Anyway, there are flavors that define special moments in life.
My grandfather inherited a country store when he bought his farm – Macon Plantation – in Sunflower County in 1947 and it came replete with the best cheddar cheese wrapped in that red wax and bologna in a huge roll.
You had to cut both of them and weigh ’em up for folks. I never got “big enough” to handle the cutting tools but I was always plenty big enough to eat my fill and maybe somebody else’s.
Miss Scott had the best hamburgers in her shotgun shack restaurant just off Highway 7 on the outskirts of Morgan City but the 1971 tornado took that treasure from everyone.
And if you stayed on Highway 7, you’d end up in Belzoni and you could cut over to Highway 49 and enjoy one of the Delta’s greatest treasures – the Pig Stand. It was a shining beacon of incredible, delectable delights and known for their bar-b-que.
But I always got the steak fingers. A road trip from CDA to Humphreys Academy for any sporting event would hopefully end with a stop at the Pig Stand on the way home.
That huge gravel parking lot seemed to swallow up the building and I’m sure it was always packed but somehow everybody got served and nobody went home hungry. I don’t know when it closed but I can still taste those steak fingers and now my adult self wishes I had indulged in the BBQ excellence.
Miss Fannie had the greatest hamburgers across the Delta from her juke joint in downtown Inverness. I’ve had a few but I never got the chance to get in there myself to experience the atmosphere. A long lost flavor indeed – and then some.

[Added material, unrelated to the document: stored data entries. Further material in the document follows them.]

**src/inc/lqa_pkg.sv**
```systemverilog
package lqa_pkg;

  // ****************************************
  // Bus and map
  // ****************************************
  localparam int APB_ADDR_W = 10;
  localparam int LQ_DATA_IDX = 32'h1E;
  localparam int POWER_CTRL_IDX = 32'h0;
  localparam int IDX_TO_BYTE = 4;

  // ****************************************
  // Field layout of the data/access word
  // ****************************************
  localparam int LIVE_BIT = 13;
  localparam int COMMIT_BIT = 12;
  localparam int SEL_HI = 11;
  localparam int SEL_LO = 9;
  localparam int HL_BIT = 8;
  localparam int BYTE_HI = 7;
  localparam int PWR_BIT = 0;
  localparam int LANE_LOW = 0;
  localparam int LANE_CTRL = 1;

  // ****************************************
  // Reset values and sizes
  // ****************************************
  localparam logic [7:0] LIMIT_BYTE_RESET = 8'h80;
  localparam logic [7:0] LIMIT_SLOT_RESET = 8'h00;
  localparam int NUM_METRICS = 6;
  localparam int NUM_SLOTS = 2 * NUM_METRICS;
  localparam int SLOT_IDX_W = 4;
  localparam int LIVE_W = 16;

  // Metric codes of the select field
  typedef enum logic [2:0] {
    LQA_EQ_COEFF_ONE = 3'h0,
    LQA_DIGITAL_GAIN = 3'h1,
    LQA_BASELINE_WANDER = 3'h2,
    LQA_FREQ_OFFSET = 3'h3,
    LQA_FREQ_CONTROL = 3'h4,
    LQA_VARIANCE = 3'h5
  } lqa_metric_t;

  // Bus phase, one-hot
  typedef enum logic [1:0] {
    LQA_IDLE = 2'h1,
    LQA_ACCESS = 2'h2
  } lqa_phase_t;

endpackage

```
**src/design/lqa_limit_store.sv**
```systemverilog
`timescale 1ns/1ps
`default_nettype none
module lqa_limit_store #(
  parameter int SLOTS = lqa_pkg::NUM_SLOTS,
  parameter int IDX_W = lqa_pkg::SLOT_IDX_W,
  parameter logic [7:0] SLOT_RESET = lqa_pkg::LIMIT_SLOT_RESET
) (
  input wire logic clock,
  input wire logic rst_n,
  input wire logic commit,
  input wire logic [IDX_W-1:0] slot_idx,
  input wire logic [7:0] store_data,
  output logic [SLOTS*8-1:0] limit_bytes
);
  import lqa_pkg::*;

  typedef struct packed {
    logic [SLOTS-1:0][7:0] slot;
  } lqa_store_state_t;

  lqa_store_state_t st;
  lqa_store_state_t next_st;
  logic [SLOTS-1:0][7:0] entry_next;

  // ****************************************
  // Per-entry write decode
  // ****************************************
  for (genvar gi = 0; gi < SLOTS; gi++) begin : g_entry
    // Only the addressed entry loads; the rest hold
    assign entry_next[gi] = (commit && slot_idx == IDX_W'(gi)) ? store_data : st.slot[gi];
  end

  // Next state copy
  always_comb begin
    next_st = st;
    next_st.slot = entry_next;
  end

  // State register
  always_ff @(posedge clock or negedge rst_n) begin
    if (!rst_n) begin
      st <= '{slot: {SLOTS{SLOT_RESET}}};
    end else begin
      st <= next_st;
    end
  end

  assign limit_bytes = st.slot;
endmodule
`default_nettype wire

```
**src/design/lqa_top.sv**
```systemverilog
`timescale 1ns/1ps
`default_nettype none
module lqa_top #(
  parameter int ADDR_W = lqa_pkg::APB_ADDR_W,
  parameter int METRICS = lqa_pkg::NUM_METRICS,
  parameter int LIVE_W = lqa_pkg::LIVE_W
) (
  input wire logic clock,
  input wire logic rst_n,
  input wire logic psel,
  input wire logic penable,
  input wire logic pwrite,
  input wire logic [ADDR_W-1:0] paddr,
  input wire logic [31:0] pwdata,
  input wire logic [3:0] pstrb,
  output logic [31:0] prdata,
  output logic pready,
  output logic pslverr,
  input wire logic [METRICS*LIVE_W-1:0] live_params,
  output logic [2*METRICS*8-1:0] limit_table,
  output logic power_down
);
  import lqa_pkg::*;

  // ****************************************
  // Addresses
  // ****************************************
  localparam logic [ADDR_W-1:0] DATA_ADDR = ADDR_W'(LQ_DATA_IDX * IDX_TO_BYTE);
  localparam logic [ADDR_W-1:0] PWR_ADDR = ADDR_W'(POWER_CTRL_IDX * IDX_TO_BYTE);
  localparam int SLOTS = 2 * METRICS;

  // ****************************************
  // State
  // ****************************************
  typedef struct packed {
    lqa_phase_t phase;
    logic pready;
    logic pslverr;
    logic [31:0] prdata;
    logic live_sample;
    logic [2:0] metric_select;
    logic limit_high_low_select;
    logic [7:0] limit_byte;
    logic [7:0] sample_byte;
    logic power_down;
  } lqa_top_state_t;

  lqa_top_state_t st;
  lqa_top_state_t next_st;

  logic setup_cyc;
  logic done_cyc;
  logic wr_done;
  logic hit_data;
  logic hit_pwr;
  logic ctrl_lane;
  logic new_live;
  logic new_commit;
  logic [2:0] new_metric;
  logic new_hl;
  logic [7:0] new_byte;
  logic commit_go;
  logic sample_go;
  logic [SLOT_IDX_W-1:0] commit_slot;
  logic [SLOT_IDX_W-1:0] read_slot;
  logic [7:0] read_limit;
  logic [7:0] live_byte;
  logic [31:0] read_word;

  // ****************************************
  // Helpers
  // ****************************************
  // Slot index is the select pair; codes 110 and 111 map to nothing
  function automatic logic metric_ok(input logic [2:0] m);
    metric_ok = (32'(m) < METRICS);
  endfunction

  function automatic logic [SLOT_IDX_W-1:0] slot_of(input logic [2:0] m, input logic hl);
    slot_of = {m, hl};
  endfunction

  // ****************************************
  // Bus decode
  // ****************************************
  assign setup_cyc = psel & ~penable;
  assign done_cyc = psel & penable & st.pready;
  assign wr_done = done_cyc & pwrite;
  assign hit_data = (paddr == DATA_ADDR);
  assign hit_pwr = (paddr == PWR_ADDR);
  assign ctrl_lane = pstrb[LANE_CTRL];

  // Merge by byte lane; an unstrobed lane keeps what is stored
  assign new_live = ctrl_lane ? pwdata[LIVE_BIT] : st.live_sample;
  assign new_commit = ctrl_lane & pwdata[COMMIT_BIT];
  assign new_metric = ctrl_lane ? pwdata[SEL_HI:SEL_LO] : st.metric_select;
  assign new_hl = ctrl_lane ? pwdata[HL_BIT] : st.limit_high_low_select;
  assign new_byte = pstrb[LANE_LOW] ? pwdata[BYTE_HI:0] : st.limit_byte;

  // Store uses this same write's fields, and only with sampling off
  assign commit_go = wr_done & hit_data & new_commit & ~new_live
                     & ~st.power_down & metric_ok(new_metric);
  assign commit_slot = slot_of(new_metric, new_hl);
  assign sample_go = wr_done & hit_data & ctrl_lane & pwdata[LIVE_BIT];

  // ****************************************
  // Live value pick
  // ****************************************
  // Variance is wider than a byte; the high/low bit picks its half
  always_comb begin
    live_byte = '0;
    if (metric_ok(new_metric)) begin
      if (new_metric == LQA_VARIANCE && new_hl) begin
        live_byte = live_params[32'(new_metric) * LIVE_W + 8 +: 8];
      end else begin
        live_byte = live_params[32'(new_metric) * LIVE_W +: 8];
      end
    end
  end

  // Selected limit for readback
  assign read_slot = slot_of(st.metric_select, st.limit_high_low_select);
  always_comb begin
    read_limit = '0;
    if (metric_ok(st.metric_select)) begin
      read_limit = limit_table[32'(read_slot) * 8 +: 8];
    end
  end

  // ****************************************
  // Read mux
  // ****************************************
  // Reserved and strobe bits are not stored, so they read as zero
  always_comb begin
    read_word = '0;
    if (hit_data) begin
      read_word[LIVE_BIT] = st.live_sample;
      read_word[COMMIT_BIT] = 1'b0;
      read_word[SEL_HI:SEL_LO] = st.metric_select;
      read_word[HL_BIT] = st.limit_high_low_select;
      read_word[BYTE_HI:0] = st.live_sample ? st.sample_byte : read_limit;
    end else if (hit_pwr) begin
      read_word[PWR_BIT] = st.power_down;
    end
  end

  // ****************************************
  // Next state
  // ****************************************
  always_comb begin
    next_st = st;
    case (st.phase)
      LQA_IDLE: begin
        next_st.pready = 1'b0;
        next_st.pslverr = 1'b0;
        if (setup_cyc) begin
          // Answer in the first access cycle, data latched at setup
          next_st.phase = LQA_ACCESS;
          next_st.pready = 1'b1;
          next_st.pslverr = ~(hit_data | hit_pwr);
          next_st.prdata = pwrite ? '0 : read_word;
        end
      end
      LQA_ACCESS: begin
        if (done_cyc || !psel) begin
          next_st.phase = LQA_IDLE;
          next_st.pready = 1'b0;
          next_st.pslverr = 1'b0;
          next_st.prdata = '0;
        end
        if (wr_done && hit_data) begin
          // Bits 15:14 are simply not stored
          next_st.live_sample = new_live;
          next_st.metric_select = new_metric;
          next_st.limit_high_low_select = new_hl;
          next_st.limit_byte = new_byte;
        end
        if (sample_go) begin
          next_st.sample_byte = live_byte;
        end
        if (wr_done && hit_pwr && pstrb[LANE_LOW]) begin
          next_st.power_down = pwdata[PWR_BIT];
        end
      end
      default: begin
        next_st.phase = LQA_IDLE;
        next_st.pready = 1'b0;
        next_st.pslverr = 1'b0;
      end
    endcase
  end

  // ****************************************
  // State register
  // ****************************************
  always_ff @(posedge clock or negedge rst_n) begin
    if (!rst_n) begin
      st <= '{
        phase: LQA_IDLE,
        pready: 1'b0,
        pslverr: 1'b0,
        prdata: '0,
        live_sample: 1'b0,
        metric_select: 3'h0,
        limit_high_low_select: 1'b0,
        limit_byte: LIMIT_BYTE_RESET,
        sample_byte: 8'h00,
        power_down: 1'b0
      };
    end else begin
      st <= next_st;
    end
  end

  // ****************************************
  // Limit storage
  // ****************************************
  lqa_limit_store #(
    .SLOTS(SLOTS),
    .IDX_W(SLOT_IDX_W),
    .SLOT_RESET(LIMIT_SLOT_RESET)
  ) u_store (
    .clock(clock),
    .rst_n(rst_n),
    .commit(commit_go),
    .slot_idx(commit_slot),
    .store_data(new_byte),
    .limit_bytes(limit_table)
  );

  // Outputs straight from flops
  assign prdata = st.prdata;
  assign pready = st.pready;
  assign pslverr = st.pslverr;
  assign power_down = st.power_down;
endmodule
`default_nettype wire

```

There’s a strange one to add to the mix though.
When I was playing football at CDA, I had a 7th grade or so tradition. I’d stay at school and walk over to Miss Virginia’s Pharmacy and get a pizza that she microwaved. It was little and reminds me of the dollar store ones you might find today at the grocery store. But it was good, we won games and I had a tradition.
I don’t remember what I did the following years though. I think my parents put a stop to my charging food on game days.
The one final flavor was shared across the Delta and was flung from every single Mr. Quick store – the BBQ chicken sandwich. Wrapped in saran wrap and kept hot in the chicken heater with the best fried chicken and potato logs you can imagine, these delights were less than a dollar and I can remember eating anywhere from two to four at a time. I’ve tried to find the recipe when talking to the Greshams and McPhersons for other news stories but so far nobody’s giving it up.
These long lost food thoughts are a portal to some of the best times in life. I reckon that’s why they are still hanging in the recesses of my brain.
Maybe I’ll retire one day and configure a food truck with Stafford Shurden, Redigo Phillips and Bryan Davis and try to recreate each one of these.
Until then (anybody wanna finance this venture?) I’ve got my memories and the quest to find something similar tasting and tied to a new recollection of something great.